(Data provided begins)

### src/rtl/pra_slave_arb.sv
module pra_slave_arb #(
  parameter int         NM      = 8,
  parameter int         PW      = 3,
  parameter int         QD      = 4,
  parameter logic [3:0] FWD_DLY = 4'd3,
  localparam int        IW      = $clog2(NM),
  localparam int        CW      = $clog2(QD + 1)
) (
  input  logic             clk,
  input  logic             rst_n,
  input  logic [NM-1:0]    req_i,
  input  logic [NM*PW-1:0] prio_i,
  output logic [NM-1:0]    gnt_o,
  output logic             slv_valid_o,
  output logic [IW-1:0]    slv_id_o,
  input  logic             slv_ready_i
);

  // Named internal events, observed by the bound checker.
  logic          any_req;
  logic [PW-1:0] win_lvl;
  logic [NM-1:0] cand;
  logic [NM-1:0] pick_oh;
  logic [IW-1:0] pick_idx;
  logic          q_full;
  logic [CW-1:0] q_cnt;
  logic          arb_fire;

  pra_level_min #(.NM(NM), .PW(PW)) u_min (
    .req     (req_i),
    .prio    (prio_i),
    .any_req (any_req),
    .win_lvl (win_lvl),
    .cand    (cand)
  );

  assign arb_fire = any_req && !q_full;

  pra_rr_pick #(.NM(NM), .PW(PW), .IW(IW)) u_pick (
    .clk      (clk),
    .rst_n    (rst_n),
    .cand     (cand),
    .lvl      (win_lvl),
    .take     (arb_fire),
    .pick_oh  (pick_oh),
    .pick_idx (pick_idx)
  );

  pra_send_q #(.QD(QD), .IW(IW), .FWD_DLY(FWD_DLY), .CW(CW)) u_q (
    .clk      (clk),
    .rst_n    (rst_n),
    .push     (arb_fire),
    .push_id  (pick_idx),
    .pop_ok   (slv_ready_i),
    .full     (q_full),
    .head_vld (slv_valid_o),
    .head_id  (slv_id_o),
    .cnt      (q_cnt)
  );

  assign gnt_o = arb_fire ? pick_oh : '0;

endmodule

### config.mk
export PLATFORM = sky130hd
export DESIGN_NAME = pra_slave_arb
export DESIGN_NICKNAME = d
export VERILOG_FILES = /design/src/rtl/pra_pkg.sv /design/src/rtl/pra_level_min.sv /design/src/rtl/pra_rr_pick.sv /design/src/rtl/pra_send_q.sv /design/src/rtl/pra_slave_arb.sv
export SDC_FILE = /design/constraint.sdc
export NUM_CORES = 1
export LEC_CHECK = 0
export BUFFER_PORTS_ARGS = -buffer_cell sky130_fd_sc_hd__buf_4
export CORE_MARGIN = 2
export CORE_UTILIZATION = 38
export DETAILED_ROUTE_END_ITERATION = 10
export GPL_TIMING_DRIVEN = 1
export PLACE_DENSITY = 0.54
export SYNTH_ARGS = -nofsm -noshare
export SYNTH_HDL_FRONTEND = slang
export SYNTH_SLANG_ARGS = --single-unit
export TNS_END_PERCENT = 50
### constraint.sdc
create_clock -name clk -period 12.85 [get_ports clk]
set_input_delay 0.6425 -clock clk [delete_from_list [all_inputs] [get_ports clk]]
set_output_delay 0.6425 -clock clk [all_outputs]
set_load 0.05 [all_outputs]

(Data provided ends)
(Data provided begins)

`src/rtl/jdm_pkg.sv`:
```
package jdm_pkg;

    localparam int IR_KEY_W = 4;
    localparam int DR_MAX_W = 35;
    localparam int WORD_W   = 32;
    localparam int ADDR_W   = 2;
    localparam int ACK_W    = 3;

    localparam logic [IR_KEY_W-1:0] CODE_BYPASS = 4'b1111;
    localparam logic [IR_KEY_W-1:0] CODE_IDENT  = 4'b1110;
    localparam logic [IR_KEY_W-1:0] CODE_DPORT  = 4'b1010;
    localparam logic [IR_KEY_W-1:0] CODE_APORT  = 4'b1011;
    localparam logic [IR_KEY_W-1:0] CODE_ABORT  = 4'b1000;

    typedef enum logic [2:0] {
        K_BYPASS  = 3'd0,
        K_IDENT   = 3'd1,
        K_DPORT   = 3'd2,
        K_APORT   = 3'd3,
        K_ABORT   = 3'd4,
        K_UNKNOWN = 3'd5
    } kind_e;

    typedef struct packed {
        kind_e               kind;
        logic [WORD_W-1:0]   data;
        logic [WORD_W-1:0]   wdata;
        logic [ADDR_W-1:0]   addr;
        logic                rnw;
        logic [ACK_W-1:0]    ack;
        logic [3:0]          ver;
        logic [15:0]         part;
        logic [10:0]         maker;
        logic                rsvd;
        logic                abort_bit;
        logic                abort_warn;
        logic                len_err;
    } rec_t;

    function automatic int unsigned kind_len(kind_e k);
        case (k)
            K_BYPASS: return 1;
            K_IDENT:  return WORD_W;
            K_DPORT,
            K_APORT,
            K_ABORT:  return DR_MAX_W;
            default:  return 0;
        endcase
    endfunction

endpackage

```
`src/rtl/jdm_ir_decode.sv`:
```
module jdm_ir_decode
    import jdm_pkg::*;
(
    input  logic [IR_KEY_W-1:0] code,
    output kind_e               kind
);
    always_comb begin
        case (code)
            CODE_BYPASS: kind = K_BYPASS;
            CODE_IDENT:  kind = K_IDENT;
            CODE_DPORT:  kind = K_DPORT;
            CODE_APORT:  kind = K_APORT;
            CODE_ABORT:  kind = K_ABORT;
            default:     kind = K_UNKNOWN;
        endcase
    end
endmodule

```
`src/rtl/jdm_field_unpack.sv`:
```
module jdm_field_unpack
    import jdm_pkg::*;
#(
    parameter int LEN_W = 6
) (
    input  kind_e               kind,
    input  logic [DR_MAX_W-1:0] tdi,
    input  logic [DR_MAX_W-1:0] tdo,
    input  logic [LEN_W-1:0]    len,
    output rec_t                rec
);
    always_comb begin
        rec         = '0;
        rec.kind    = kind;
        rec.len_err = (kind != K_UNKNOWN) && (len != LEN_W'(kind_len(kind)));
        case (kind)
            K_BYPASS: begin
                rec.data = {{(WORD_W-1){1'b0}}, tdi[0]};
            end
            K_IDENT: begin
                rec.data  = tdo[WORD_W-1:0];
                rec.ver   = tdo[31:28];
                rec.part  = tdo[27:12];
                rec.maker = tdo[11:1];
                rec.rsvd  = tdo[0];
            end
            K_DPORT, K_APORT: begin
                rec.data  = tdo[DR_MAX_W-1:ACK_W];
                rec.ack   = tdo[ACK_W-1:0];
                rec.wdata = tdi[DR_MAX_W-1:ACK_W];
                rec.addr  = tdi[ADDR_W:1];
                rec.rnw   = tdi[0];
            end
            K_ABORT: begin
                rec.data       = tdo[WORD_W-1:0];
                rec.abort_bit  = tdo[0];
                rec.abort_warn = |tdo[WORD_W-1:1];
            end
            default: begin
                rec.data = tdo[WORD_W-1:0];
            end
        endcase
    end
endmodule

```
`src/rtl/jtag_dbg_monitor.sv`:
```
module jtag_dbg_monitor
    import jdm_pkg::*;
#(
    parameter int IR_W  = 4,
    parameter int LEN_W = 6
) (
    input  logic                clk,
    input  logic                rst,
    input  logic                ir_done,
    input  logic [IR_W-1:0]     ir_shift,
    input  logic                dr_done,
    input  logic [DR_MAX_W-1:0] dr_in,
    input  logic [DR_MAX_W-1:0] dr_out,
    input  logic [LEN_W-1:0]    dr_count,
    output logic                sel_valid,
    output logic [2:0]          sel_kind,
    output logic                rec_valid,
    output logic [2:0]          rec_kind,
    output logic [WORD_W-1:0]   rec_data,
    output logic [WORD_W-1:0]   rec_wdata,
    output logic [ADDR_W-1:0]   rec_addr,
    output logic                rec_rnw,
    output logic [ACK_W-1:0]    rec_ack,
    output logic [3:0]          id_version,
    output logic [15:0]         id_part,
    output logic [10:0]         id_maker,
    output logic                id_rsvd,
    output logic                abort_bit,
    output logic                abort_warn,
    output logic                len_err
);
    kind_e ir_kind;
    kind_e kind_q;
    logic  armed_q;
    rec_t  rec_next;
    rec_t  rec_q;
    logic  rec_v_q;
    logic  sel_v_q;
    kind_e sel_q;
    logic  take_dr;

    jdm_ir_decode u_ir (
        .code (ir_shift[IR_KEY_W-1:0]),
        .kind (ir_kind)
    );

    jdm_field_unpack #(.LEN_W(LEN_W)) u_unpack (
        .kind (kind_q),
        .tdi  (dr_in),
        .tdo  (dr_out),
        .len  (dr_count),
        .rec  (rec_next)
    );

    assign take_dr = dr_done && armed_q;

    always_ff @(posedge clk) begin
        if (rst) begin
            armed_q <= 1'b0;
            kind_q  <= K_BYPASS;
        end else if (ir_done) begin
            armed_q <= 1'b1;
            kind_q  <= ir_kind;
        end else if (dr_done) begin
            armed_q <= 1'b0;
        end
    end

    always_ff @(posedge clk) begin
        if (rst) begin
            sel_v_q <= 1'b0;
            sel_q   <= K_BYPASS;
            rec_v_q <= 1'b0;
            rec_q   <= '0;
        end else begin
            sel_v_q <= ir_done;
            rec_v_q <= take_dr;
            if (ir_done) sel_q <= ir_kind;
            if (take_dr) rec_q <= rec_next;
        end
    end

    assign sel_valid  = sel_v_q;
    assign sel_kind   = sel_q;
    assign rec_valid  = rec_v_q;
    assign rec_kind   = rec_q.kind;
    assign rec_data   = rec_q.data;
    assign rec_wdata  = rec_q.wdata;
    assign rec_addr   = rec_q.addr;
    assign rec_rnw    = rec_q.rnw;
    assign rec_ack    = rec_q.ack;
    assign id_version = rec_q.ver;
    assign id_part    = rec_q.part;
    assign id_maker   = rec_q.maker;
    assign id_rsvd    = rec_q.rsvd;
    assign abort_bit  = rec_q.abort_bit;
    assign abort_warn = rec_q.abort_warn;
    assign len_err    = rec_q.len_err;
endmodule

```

(Data provided ends)

Return only those lines of the records that contain the string "typedef".

    typedef enum logic [2:0] {
    typedef struct packed {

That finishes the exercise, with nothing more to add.